In typical video codecs the prediction residual after motion compensation is first transformed with a transform kernel (like DCT) and then coded. The reason for this is that often there still exists some correlation among the residual and transform can in many cases help reduce this correlation and provide more efficient coding.
Typical video encoders utilize the Lagrangian cost function to find optimal coding modes, for example the desired macro block mode and associated motion vectors. This type of cost function uses a weighting factor or λ to tie together the exact or estimated image distortion due to lossy coding methods and the exact or estimated amount of information required to represent the pixel values in an image area.
This may be represented by the equation:C=D+λR  (1)
where C is the Lagrangian cost to be minimised, D is the image distortion (for example, the mean-squared error between the pixel values in original image block and in coded image block) with the mode and motion vectors currently considered, λ is a Lagrangian coefficient and R is the number of bits needed to represent the required data to reconstruct the image block in the decoder (including the amount of data to represent the candidate motion vectors).

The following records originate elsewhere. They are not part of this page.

===== config.mk =====
export PLATFORM = sky130hd
export DESIGN_NAME = packet_rate_telemetry_encoder
export DESIGN_NICKNAME = d
export VERILOG_FILES = /design/src/rtl/prte_pkg.sv /design/src/rtl/packet_rate_telemetry_encoder.sv /design/src/rtl/prte_div.sv
export SDC_FILE = /design/constraint.sdc
export NUM_CORES = 2
export LEC_CHECK = 0
export BUFFER_PORTS_ARGS = -buffer_cell sky130_fd_sc_hd__buf_2
export CELL_PAD_IN_SITES_DETAIL_PLACEMENT = 1
export CELL_PAD_IN_SITES_GLOBAL_PLACEMENT = 1
export CORE_AREA = 5 5 322 324
export CTS_CLUSTER_SIZE = 8
export DETAILED_ROUTE_END_ITERATION = 8
export DIE_AREA = 0 0 327 329
export GPL_TIMING_DRIVEN = 0
export PLACE_DENSITY = 0.79
export REMOVE_ABC_BUFFERS = 1
export SETUP_SLACK_MARGIN = 0.15
export SYNTH_ARGS = -nofsm -noshare
export SYNTH_HDL_FRONTEND = slang
export SYNTH_SLANG_ARGS = --single-unit

===== constraint.sdc =====
create_clock -name clk_i -period 7.3 [get_ports clk_i]
set_input_delay 1.095 -clock clk_i [delete_from_list [all_inputs] [get_ports clk_i]]
set_output_delay 1.095 -clock clk_i [all_outputs]
set_load 0.02 [all_outputs]
**config.mk**
```make
export PLATFORM = sky130hd
export DESIGN_NAME = kavt_ram
export DESIGN_NICKNAME = d
export VERILOG_FILES = /design/src/rtl/core/kavt_ram.sv
export SDC_FILE = /design/constraint.sdc
export NUM_CORES = 2
export LEC_CHECK = 0
export ABC_AREA = 1
export BUFFER_PORTS_ARGS = -buffer_cell sky130_fd_sc_hd__buf_4
export CAP_MARGIN = 20
export CORE_UTILIZATION = 40
export DETAILED_ROUTE_END_ITERATION = 10
export HOLD_SLACK_MARGIN = 0.1
export PLACE_DENSITY = 0.54
export SLEW_MARGIN = 0
export SYNTH_ARGS = -nofsm -noshare
export SYNTH_HDL_FRONTEND = slang
export SYNTH_SLANG_ARGS = --single-unit
```
**constraint.sdc**
```tcl
create_clock -name clk -period 18.2 [get_ports clk]
set_input_delay 0.91 -clock clk [delete_from_list [all_inputs] [get_ports clk]]
set_output_delay 0.91 -clock clk [all_outputs]
set_load 0.02 [all_outputs]
```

Some hybrid video codecs, such as H.264/AVC, utilize bi-directional motion compensated prediction to improve the coding efficiency. In bi-directional prediction, prediction signal of the block may be formed by combining, for example by averaging two motion compensated prediction blocks. This averaging operation may further include either up or down rounding, which may introduce rounding errors.

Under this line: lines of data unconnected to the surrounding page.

## src/hdl/latency_max_avg_monitor_assert.svh

```systemverilog
// Assertion macros shared by the latency monitor RTL files.
`ifndef LATENCY_MAX_AVG_MONITOR_ASSERT_SVH
`define LATENCY_MAX_AVG_MONITOR_ASSERT_SVH

`ifndef NO_ASSERTIONS
// Checked property, disabled while reset is asserted.
`define LMAM_ASSERT(lbl, prop, msg) \
  lbl: assert property (@(posedge clk_i) disable iff (!rst_ni) prop) else $error(msg);
// Checked property, evaluated at every rising clock edge, reset included.
`define LMAM_ASSERT_ALWAYS(lbl, prop, msg) \
  lbl: assert property (@(posedge clk_i) prop) else $error(msg);
`else
`define LMAM_ASSERT(lbl, prop, msg)
`define LMAM_ASSERT_ALWAYS(lbl, prop, msg)
`endif

`endif

```

## src/hdl/lmam_pkg.sv

```systemverilog
// Shared constants, codes and types of the latency monitor.
package lmam_pkg;

  localparam int unsigned TimeW  = 32;
  localparam int unsigned DurW   = 32;
  localparam int unsigned TagW   = 16;
  localparam int unsigned CountW = 32;
  localparam int unsigned AccW   = DurW + CountW;
  localparam int unsigned DvsW   = CountW + 1;
  localparam int unsigned DivSteps = DurW;
  localparam int unsigned StepW  = $clog2(DivSteps);

  localparam logic FUNC_START  = 1'b0;
  localparam logic FUNC_FINISH = 1'b1;

  typedef enum logic [1:0] {
    STAT_OK          = 2'd0,
    STAT_START_OPEN  = 2'd1,
    STAT_FINISH_IDLE = 2'd2
  } status_e;

  typedef struct packed {
    logic start;
  } div_ctl_t;

  typedef struct packed {
    logic busy;
    logic done;
  } div_sts_t;

endpackage

```

## src/hdl/lmam_evt_if.sv

```systemverilog
// Handshake channel that carries start and finish events into the monitor.
interface lmam_evt_if
  import lmam_pkg::*;
();
  logic              valid;
  logic              ready;
  logic              func;
  logic [TimeW-1:0]  now;
  logic [TagW-1:0]   tag;

  modport source (output valid, func, now, tag, input ready);
  modport sink   (input valid, func, now, tag, output ready);
endinterface

```

## src/hdl/lmam_res_if.sv

```systemverilog
// Handshake channel that carries monitor results out of the block.
interface lmam_res_if
  import lmam_pkg::*;
();
  logic              valid;
  logic              ready;
  logic [1:0]        status;
  logic              open;
  logic [DurW-1:0]   max_duration;
  logic [TagW-1:0]   max_tag;
  logic [DurW-1:0]   avg_duration;
  logic [CountW-1:0] sample_count;

  modport source (output valid, status, open, max_duration, max_tag, avg_duration,
                  sample_count, input ready);
  modport sink   (input valid, status, open, max_duration, max_tag, avg_duration,
                  sample_count, output ready);
endinterface

```

## src/hdl/lmam_div.sv

```systemverilog
// Radix-2 restoring divider, one quotient bit per cycle, quotient known to fit DurW bits.
`include "latency_max_avg_monitor_assert.svh"

module lmam_div
  import lmam_pkg::*;
(
  input  logic                clk_i,
  input  logic                rst_ni,
  input  div_ctl_t            ctl_i,
  input  logic [AccW-1:0]     dividend_i,
  input  logic [DvsW-1:0]     divisor_i,
  output div_sts_t            sts_o,
  output logic [DurW-1:0]     quotient_o
);

  logic             busy_q;
  logic             done_q;
  logic [StepW-1:0] step_q;
  logic [DvsW-1:0]  rem_q;
  logic [DurW-1:0]  quo_q;
  logic [DvsW-1:0]  dvs_q;

  logic [DvsW:0]    rem_sh;
  logic             fits;
  logic [DvsW:0]    rem_sub;

  // The remainder stays below the divisor, so the shifted remainder is below twice it.
  assign rem_sh  = {rem_q, quo_q[DurW-1]};
  assign fits    = rem_sh >= {1'b0, dvs_q};
  assign rem_sub = rem_sh - {1'b0, dvs_q};

  always_ff @(posedge clk_i or negedge rst_ni) begin
    if (!rst_ni) begin
      busy_q <= 1'b0;
      done_q <= 1'b0;
      step_q <= '0;
    end else begin
      done_q <= 1'b0;
      if (ctl_i.start) begin
        busy_q <= 1'b1;
        step_q <= '0;
      end else if (busy_q) begin
        step_q <= step_q + 1'b1;
        if (step_q == StepW'(DivSteps - 1)) begin
          busy_q <= 1'b0;
          done_q <= 1'b1;
        end
      end
    end
  end

  always_ff @(posedge clk_i) begin
    if (ctl_i.start) begin
      rem_q <= DvsW'(dividend_i[AccW-1:DurW]);
      quo_q <= dividend_i[DurW-1:0];
      dvs_q <= divisor_i;
    end else if (busy_q) begin
      rem_q <= fits ? rem_sub[DvsW-1:0] : rem_sh[DvsW-1:0];
      quo_q <= {quo_q[DurW-2:0], fits};
    end
  end

  assign sts_o.busy = busy_q;
  assign sts_o.done = done_q;
  assign quotient_o = quo_q;

  `LMAM_ASSERT(a_rem_below_dvs, busy_q |-> (rem_q < dvs_q), "divider remainder not below divisor")
  `LMAM_ASSERT(a_start_busy, ctl_i.start |=> busy_q, "divider did not start")
  `LMAM_ASSERT(a_done_idle, done_q |-> !busy_q, "divider done while still busy")

endmodule

```

## src/hdl/latency_max_avg_monitor.sv

```systemverilog
// Latency monitor: tracks section durations, their maximum and a running average.
// A start or ignored event goes straight to EMIT, then to the output register once free.
// Below saturation, a counted finish takes one multiply, one add, then 32 divider steps.
// The divider yields one quotient bit per cycle; one event is in work at a time.
// Reset (asynchronous, active low) clears all measurement state and the output valid flag.
`include "latency_max_avg_monitor_assert.svh"

module latency_max_avg_monitor
  import lmam_pkg::*;
(
  input  logic        clk_i,
  input  logic        rst_ni,
  lmam_evt_if.sink    evt_i,
  lmam_res_if.source  res_o
);

  // The sequencer walks a finish event through multiply, add and divide, then
  // waits in EMIT until the output register is free to take the result.
  typedef enum logic [2:0] {
    ST_IDLE,
    ST_MUL,
    ST_ADD,
    ST_DIV,
    ST_EMIT
  } state_e;

  state_e            state_q;

  // Measurement state.
  logic              running_q;
  logic [TimeW-1:0]  start_time_q;
  logic [TagW-1:0]   start_tag_q;
  logic [DurW-1:0]   longest_q;
  logic [TagW-1:0]   longest_tag_q;
  logic [DurW-1:0]   mean_q;
  logic [CountW-1:0] samples_q;

  // Working registers of the average update.
  logic [DurW-1:0]   dur_q;
  logic [AccW-1:0]   prod_q;
  status_e           status_q;

  // Output register; it holds a result while the next event is already in work.
  logic              res_valid_q;
  status_e           res_status_q;
  logic              res_open_q;
  logic [DurW-1:0]   res_max_q;
  logic [TagW-1:0]   res_max_tag_q;
  logic [DurW-1:0]   res_avg_q;
  logic [CountW-1:0] res_count_q;

  logic              evt_xfer;
  logic              finish_counted;
  logic [DurW-1:0]   dur;
  logic              emit_go;

  div_ctl_t          div_ctl;
  div_sts_t          div_sts;
  logic [AccW-1:0]   div_dividend;
  logic [DvsW-1:0]   div_divisor;
  logic [DurW-1:0]   div_quotient;

  assign evt_i.ready    = (state_q == ST_IDLE);
  assign evt_xfer       = evt_i.valid && evt_i.ready;
  assign finish_counted = evt_xfer && (evt_i.func == FUNC_FINISH) && running_q;

  // The duration wraps modulo the timestamp width.
  assign dur = DurW'(evt_i.now - start_time_q);

  // The result may move into the output register when it is empty or being drained.
  assign emit_go = (state_q == ST_EMIT) && (!res_valid_q || res_o.ready);

  // The sum mean*samples + d goes straight into the divider's working registers.
  assign div_ctl.start = (state_q == ST_ADD);
  assign div_dividend  = prod_q + AccW'(dur_q);
  assign div_divisor   = DvsW'(samples_q) + 1'b1;

  lmam_div u_div (
    .clk_i      (clk_i),
    .rst_ni     (rst_ni),
    .ctl_i      (div_ctl),
    .dividend_i (div_dividend),
    .divisor_i  (div_divisor),
    .sts_o      (div_sts),
    .quotient_o (div_quotient)
  );

  always_ff @(posedge clk_i or negedge rst_ni) begin
    if (!rst_ni) begin
      state_q       <= ST_IDLE;
      running_q     <= 1'b0;
      start_time_q  <= '0;
      start_tag_q   <= '0;
      longest_q     <= '0;
      longest_tag_q <= '0;
      mean_q        <= '0;
      samples_q     <= '0;
      status_q      <= STAT_OK;
      res_valid_q   <= 1'b0;
    end else begin
      if (res_valid_q && res_o.ready) begin
        res_valid_q <= 1'b0;
      end
      unique case (state_q)
        ST_IDLE: begin
          if (evt_xfer) begin
            state_q  <= ST_EMIT;
            status_q <= STAT_OK;
            if (evt_i.func == FUNC_START) begin
              if (running_q) begin
                status_q <= STAT_START_OPEN;
              end else begin
                start_time_q <= evt_i.now;
                start_tag_q  <= evt_i.tag;
                running_q    <= 1'b1;
              end
            end else if (!running_q) begin
              status_q <= STAT_FINISH_IDLE;
            end else begin
              running_q <= 1'b0;
              dur_q     <= dur;
              // A tie with the stored maximum keeps the older tag.
              if (dur > longest_q) begin
                longest_q     <= dur;
                longest_tag_q <= start_tag_q;
              end
              // Once the count is saturated the average is frozen.
              if (samples_q != '1) begin
                state_q <= ST_MUL;
              end
            end
          end
        end
        ST_MUL: begin
          prod_q  <= AccW'(mean_q) * AccW'(samples_q);
          state_q <= ST_ADD;
        end
        ST_ADD: begin
          state_q <= ST_DIV;
        end
        ST_DIV: begin
          if (div_sts.done) begin
            mean_q    <= div_quotient;
            samples_q <= samples_q + 1'b1;
            state_q   <= ST_EMIT;
          end
        end
        ST_EMIT: begin
          if (emit_go) begin
            res_valid_q <= 1'b1;
            state_q     <= ST_IDLE;
          end
        end
        default: begin
          state_q <= ST_IDLE;
        end
      endcase
    end
  end

  // Result payload; its qualifier is res_valid_q.
  always_ff @(posedge clk_i) begin
    if (emit_go) begin
      res_status_q  <= status_q;
      res_open_q    <= running_q;
      res_max_q     <= longest_q;
      res_max_tag_q <= longest_tag_q;
      res_avg_q     <= mean_q;
      res_count_q   <= samples_q;
    end
  end

  assign res_o.valid        = res_valid_q;
  assign res_o.status       = res_status_q;
  assign res_o.open         = res_open_q;
  assign res_o.max_duration = res_max_q;
  assign res_o.max_tag      = res_max_tag_q;
  assign res_o.avg_duration = res_avg_q;
  assign res_o.sample_count = res_count_q;

  // The truncated average of durations can never exceed the largest of them.
  `LMAM_ASSERT(a_avg_le_max, mean_q <= longest_q, "average exceeds maximum duration")
  // The sample count only ever grows.
  `LMAM_ASSERT(a_count_mono, samples_q >= $past(samples_q), "sample count decreased")
  // A finish transfer while a measurement is open always closes it.
  `LMAM_ASSERT(a_finish_closes, finish_counted |=> !running_q, "finish left measurement open")

endmodule

```

## src/flat_wrapper.sv

```systemverilog
// flat-port wrapper written by rule: the top's interface ports become plain ports
module latency_max_avg_monitor_flat import lmam_pkg::*;
  (clk_i, rst_ni, evt_i_valid, evt_i_func, evt_i_now, evt_i_tag, evt_i_ready, res_o_valid, res_o_status, res_o_open, res_o_max_duration, res_o_max_tag, res_o_avg_duration, res_o_sample_count, res_o_ready);
  lmam_evt_if evt_i_i ();
  lmam_res_if res_o_i ();
  input  logic clk_i;
  input  logic rst_ni;
  input wire logic [$bits(evt_i_i.valid)-1:0] evt_i_valid;
  input wire logic [$bits(evt_i_i.func)-1:0] evt_i_func;
  input wire logic [$bits(evt_i_i.now)-1:0] evt_i_now;
  input wire logic [$bits(evt_i_i.tag)-1:0] evt_i_tag;
  output wire logic [$bits(evt_i_i.ready)-1:0] evt_i_ready;
  output wire logic [$bits(res_o_i.valid)-1:0] res_o_valid;
  output wire logic [$bits(res_o_i.status)-1:0] res_o_status;
  output wire logic [$bits(res_o_i.open)-1:0] res_o_open;
  output wire logic [$bits(res_o_i.max_duration)-1:0] res_o_max_duration;
  output wire logic [$bits(res_o_i.max_tag)-1:0] res_o_max_tag;
  output wire logic [$bits(res_o_i.avg_duration)-1:0] res_o_avg_duration;
  output wire logic [$bits(res_o_i.sample_count)-1:0] res_o_sample_count;
  input wire logic [$bits(res_o_i.ready)-1:0] res_o_ready;
  assign evt_i_i.valid = evt_i_valid;
  assign evt_i_i.func = evt_i_func;
  assign evt_i_i.now = evt_i_now;
  assign evt_i_i.tag = evt_i_tag;
  assign evt_i_ready = evt_i_i.ready;
  assign res_o_valid = res_o_i.valid;
  assign res_o_status = res_o_i.status;
  assign res_o_open = res_o_i.open;
  assign res_o_max_duration = res_o_i.max_duration;
  assign res_o_max_tag = res_o_i.max_tag;
  assign res_o_avg_duration = res_o_i.avg_duration;
  assign res_o_sample_count = res_o_i.sample_count;
  assign res_o_i.ready = res_o_ready;
  latency_max_avg_monitor u_core (.clk_i(clk_i), .rst_ni(rst_ni), .evt_i(evt_i_i), .res_o(res_o_i));
endmodule
```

The accumulation of rounding errors in bi-directional prediction may cause degradation in coding efficiency. This rounding error accumulation may be removed or decreased by signalling whether rounding up or rounding down have been used when the two prediction signals have been combined for each frame. Alternatively the rounding error could be controlled by alternating the usage of the rounding up and rounding down for each frame. For example, rounding up may be used for every other frame and, correspondingly, rounding down may be used for every other frame.
In FIG. 9 an example of averaging two motion compensated prediction blocks using rounding is illustrated. Sample values of the first prediction reference is input 902 to a first filter 904 in which values of two or more full pixels near the point which the motion vector is referring to are used in the filtering. A rounding offset may be added 906 to the filtered value. The filtered value added with the rounding offset is right shifted 908 x-bits i.e. divided by 2x to obtain a first prediction signal P1. Similar operation is performed to the second prediction reference as is illustrated with blocks 912, 914, 916 and 918 to obtain a second prediction signal P2. The first prediction signal P1 and the second prediction signal P2 are combined e.g. by summing the prediction signals P1, P2. A rounding offset may be added 920 with the combined signal after which the result is right shifted y-bits i.e. divided by 2y. The rounding may be upwards, if the rounding offset is positive, or downwards, if the rounding offset is negative. The direction of the rounding may always be the same, or it may alter from time to time, e.g. for each frame. The direction of the rounding may be signaled in the bitstream so that in the decoding process the same rounding direction can be used.
However, these methods increase somewhat the complexity as two separate code branches need to be written for bi-directional averaging. In addition, the motion estimation routines in the encoder may need to be doubled for both cases of rounding and truncation.